The Null Device

2001/10/17

Capitalising on the anthrax scare (part 2): Pharmaceutical giant Bayer has approached aging metal band Anthrax (possibly soon to be known as Basket Of Puppies) about advertising its anti-anthrax antibiotic on their web site, which happens to be "anthrax.com".

anthrax metal the long siege 0

I spent most of the day at home, feeling like death warmed over. I must have caught some sort of bug. Hopefully it will be gone in time for the FourPlay show tomorrow evening at Revolver. (You are going to that, aren't you?)

0

America's own home-grown Hezbollah, the Army of God, has been capitalising on the anthrax scare, by mailing white powder to Planned Parenthood offices. It'll be interesting to see whether the Bush administration (which is virulently anti-abortion) devotes much in the way of resources to tracking down the perpetrators or just shrug it off as "you reap what you sow".

christian fundamentalists extremists religiots terrorism 0

Voting has opened in the Minigame contest. The contest was about writing a functional 8-bit computer game (for C64, Atari, Speccy or Amstrad) in 2K or less of machine code (with a separate category for 512 bytes or less). And you too can vote, as soon as you download all the entries (31 games in a 52K ZIP file). (via NTK)

0

As more and more Americans (and other westerners, to an extent) spend more and more of their lives on medication, from childhood ritalin to adolescent MDMA to adult Prozac, the question arises of what proportion of personal relationships are mediated by medication: (via Follow Me Here)
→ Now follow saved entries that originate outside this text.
`src/rtl/ofdm_cp_removal_framer.sv`:
```
// Cyclic-prefix removal framer: after each detector trigger, drops the CP of every
// OFDM symbol and forwards the FFT_LEN useful samples as one packet per symbol.
module ofdm_cp_removal_framer #(
    parameter logic [7:0] SR_BASE  = 8'd144,
    parameter int         MAX_LOG2 = 12
) (
    input  logic        clk,
    input  logic        reset,
    input  logic        clear,
    input  logic        set_stb,
    input  logic [7:0]  set_addr,
    input  logic [31:0] set_data,
    input  logic [31:0] i_tdata,
    input  logic        i_tuser,
    input  logic        i_tlast,
    input  logic        i_tvalid,
    output logic        i_tready,
    output logic [31:0] o_tdata,
    output logic        o_tuser,
    output logic        o_tlast,
    output logic        o_tvalid,
    input  logic        o_tready,
    output logic        frame_active,
    output logic [15:0] dropped_triggers
);

    typedef enum logic [1:0] {IDLE, SKIP_CP, PASS} state_t;

    localparam logic [3:0] MAX_L = 4'(MAX_LOG2);

    state_t      state;
    logic [15:0] cp_len, num_syms;
    logic [3:0]  fft_log2;
    logic [15:0] cp_len_s, fft_len_s, num_syms_s;
    logic [15:0] samp_cnt, sym_cnt;
    logic        first_flag;
    logic        beat, trig_beat, last_samp;
    logic        unused_inputs;

    function automatic logic [3:0] clamp_log2(input logic [3:0] v);
        logic [3:0] r;
        r = v;
        if (v < 4'd3)
            r = 4'd3;
        else if (v > MAX_L)
            r = MAX_L;
        return r;
    endfunction

    // In PASS the stream is a zero-latency wire, so the AXI hold rule is inherited from upstream
    assign i_tready     = (state == PASS) ? o_tready : 1'b1;
    assign beat         = i_tvalid && i_tready;
    assign trig_beat    = beat && i_tuser;
    assign last_samp    = (samp_cnt == fft_len_s - 16'd1);
    assign o_tdata      = i_tdata;
    assign o_tvalid     = (state == PASS) && i_tvalid;
    assign o_tuser      = (state == PASS) && first_flag;
    assign o_tlast      = (state == PASS) && last_samp;
    assign frame_active = (state != IDLE);

    assign unused_inputs = ^{i_tlast, set_data[31:16]};

    always_ff @(posedge clk) begin
        if (!reset) begin
            state            <= IDLE;
            cp_len           <= 16'd16;
            fft_log2         <= 4'd6;
            num_syms         <= 16'd1;
            cp_len_s         <= 16'd0;
            fft_len_s        <= 16'd0;
            num_syms_s       <= 16'd0;
            samp_cnt         <= 16'd0;
            sym_cnt          <= 16'd0;
            first_flag       <= 1'b0;
            dropped_triggers <= 16'd0;
        end else begin
            if (set_stb) begin
                if (set_addr == SR_BASE)
                    cp_len <= set_data[15:0];
                else if (set_addr == SR_BASE + 8'd1)
                    fft_log2 <= clamp_log2(set_data[3:0]);
                else if (set_addr == SR_BASE + 8'd2)
                    num_syms <= set_data[15:0];
            end

            if (trig_beat && state != IDLE && dropped_triggers != 16'hFFFF)
                dropped_triggers <= dropped_triggers + 16'd1;

            if (clear) begin
                state      <= IDLE;
                samp_cnt   <= 16'd0;
                sym_cnt    <= 16'd0;
                first_flag <= 1'b0;
            end else begin
                case (state)
                    IDLE: begin
                        // Shadows take the pre-write register values if a write lands on this beat
                        if (trig_beat) begin
                            cp_len_s   <= cp_len;
                            fft_len_s  <= 16'd1 << fft_log2;
                            num_syms_s <= num_syms;
                            samp_cnt   <= 16'd0;
                            sym_cnt    <= 16'd0;
                            first_flag <= 1'b1;
                            state      <= (cp_len != 16'd0) ? SKIP_CP : PASS;
                        end
                    end
                    SKIP_CP: begin
                        if (beat) begin
                            if (samp_cnt == cp_len_s - 16'd1) begin
                                samp_cnt <= 16'd0;
                                state    <= PASS;
                            end else begin
                                samp_cnt <= samp_cnt + 16'd1;
                            end
                        end
                    end
                    PASS: begin
                        if (beat) begin
                            first_flag <= 1'b0;
                            if (last_samp) begin
                                samp_cnt <= 16'd0;
                                sym_cnt  <= sym_cnt + 16'd1;
                                if (num_syms_s != 16'd0 && (sym_cnt + 16'd1) == num_syms_s)
                                    state <= IDLE;
                                else if (cp_len_s != 16'd0)
                                    state <= SKIP_CP;
                            end else begin
                                samp_cnt <= samp_cnt + 16'd1;
                            end
                        end
                    end
                    default: state <= IDLE;
                endcase
            end
        end
    end

endmodule
```
`config.mk`:
```
export PLATFORM = sky130hd
export DESIGN_NAME = ofdm_cp_removal_framer
export DESIGN_NICKNAME = d
export VERILOG_FILES = /design/src/rtl/ofdm_cp_removal_framer.sv
export SDC_FILE = /design/constraint.sdc
export NUM_CORES = 1
export LEC_CHECK = 0
export BUFFER_PORTS_ARGS = -buffer_cell sky130_fd_sc_hd__buf_2
export CAP_MARGIN = 20
export CORE_AREA = 2 2 147 149
export DETAILED_ROUTE_END_ITERATION = 12
export DIE_AREA = 0 0 149 151
export REMOVE_ABC_BUFFERS = 1
export SLEW_MARGIN = 20
export SYNTH_ARGS = -nofsm -noshare
export SYNTH_HDL_FRONTEND = slang
export SYNTH_SLANG_ARGS = --single-unit
```
`constraint.sdc`:
```
create_clock -name clk -period 6.8 [get_ports clk]
set_input_delay 1.36 -clock clk [delete_from_list [all_inputs] [get_ports clk]]
set_output_delay 1.36 -clock clk [all_outputs]
set_load 0.02 [all_outputs]
```
`config.mk`:
```
export PLATFORM = sky130hd
export DESIGN_NAME = pc_unit
export DESIGN_NICKNAME = d
export VERILOG_FILES = /design/src/rtl/pc_unit_pkg.sv /design/src/rtl/pc_unit_ras_stack.sv /design/src/rtl/pc_unit.sv
export SDC_FILE = /design/constraint.sdc
export NUM_CORES = 1
export LEC_CHECK = 0
export CAP_MARGIN = 10
export CORE_ASPECT_RATIO = 0.9
export CORE_MARGIN = 1.5
export CORE_UTILIZATION = 55
export DETAILED_ROUTE_END_ITERATION = 8
export DONT_BUFFER_PORTS = 1
export GPL_TIMING_DRIVEN = 0
export PLACE_DENSITY_LB_ADDON = 0.12
export SYNTH_ARGS = -nofsm -noshare
export SYNTH_HDL_FRONTEND = slang
export SYNTH_HIERARCHICAL = 1
export SYNTH_SLANG_ARGS = --single-unit
```
`constraint.sdc`:
```
create_clock -name Clock -period 3.15 [get_ports Clock]
set_clock_uncertainty 0.05 [all_clocks]
set_input_delay 0.63 -clock Clock [delete_from_list [all_inputs] [get_ports Clock]]
set_output_delay 0.63 -clock Clock [all_outputs]
set_load 0.02 [all_outputs]
```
But according to Dr. Amy Banks, a psychiatrist at the Stone Center for the Study of Relationships at Wellesley College: ''There are two categories of medicated couples. There are those in which the medication allows the rightful relationship to emerge, and then there are those in which medication serves as a screen to cover up real issues. How can you tell them apart?''
"I saw a woman ... with 7-year-old twins. She came to me because she felt she needed to be less mean in her relationship. But she has 7-year-old twins while her husband gets to kick back, sleep late. She resented the hell out of him. I told her: 'You know what? Drugs won't fix this. I don't want to take away your anger.'" What Banks is saying makes a lot of sense, but there's also something a tad condescending to it. I mean, if the woman doesn't want anger, why impose it on her? Maybe, for her, the best thing is to mellow out. There is something to be said for living a less honest life, the edges softer, peace in place of confrontation.

(This piece reminded me of a scifiesque story idea I once had, about chemical marriage counselling, in which troubled couples are given drugs (acting much like phenylethylamine, the "falling-in-love" neurotransmitter) to make them fall in love all over again. I never figured out, however, whether such a programme would be a roaring success or a catastrophic failure.

better living through chemistry love prozac relationships ritalin society usa 0

"If satire died on the day Henry Kissinger received the Nobel Peace Prize, then last week its corpse was exhumed for a kicking:" UN Secretary General Kofi Annan, who creatively reinterpreted the UN charter to sanction revenge bombings against nations housing terrorists as "self-defense" is likely to get the Nobel Peace Prize; while one of the other candidates, a pro-peace group named Women In Black has been branded as "anti-American", and thus a potential terrorist organisation (alongside the likes of Reclaim The Streets).

Lumping Women in Black together with al-Qaida requires just a minor addition to the vocabulary: they have been jointly classified as "anti-American". This term, as used by everyone from the US defence secretary, Donald Rumsfeld, and the Daily Mail to Tony Blair and several writers on these pages, applies not only to those who hate Americans, but also to those who have challenged US foreign and defence objectives. Implicit in this denunciation is a demand for uncritical support, for a love of government more consonant with the codes of tsarist Russia than with the ideals upon which the United States was founded.

Wait for the House Committee on Anti-American Activities to be convened any day now...

If we are to preserve the progress, pluralism, tolerance and freedom which President Bush claims to be defending, then we must question everything we see and hear. Though we know that governments lie to us in wartime, most people seem to believe that this universal rule applies to every conflict except the current one. Many of those who now accept that babies were not thrown out of incubators in Kuwait, and that the Belgrano was fleeing when it was hit, are also prepared to believe everything we are being told about Afghanistan and terrorism in the US.
There are plenty of reasons to be sceptical. The magical appearance of the terrorists' luggage, passports and flight manual looks rather too good to be true. The dossier of "evidence" purporting to establish Bin Laden's guilt consists largely of supposition and conjecture. The ration packs being dropped on Afghanistan have no conceivable purpose other than to create the false impression that starving people are being fed. Even the anthrax scare looks suspiciously convenient. Just as the hawks in Washington were losing the public argument about extending the war to other countries, journalists start receiving envelopes full of bacteria, which might as well have been labelled "a gift from Iraq". This could indeed be the work of terrorists, who may have their own reasons for widening the conflict, but there are plenty of other ruthless operators who would benefit from a shift in public opinion.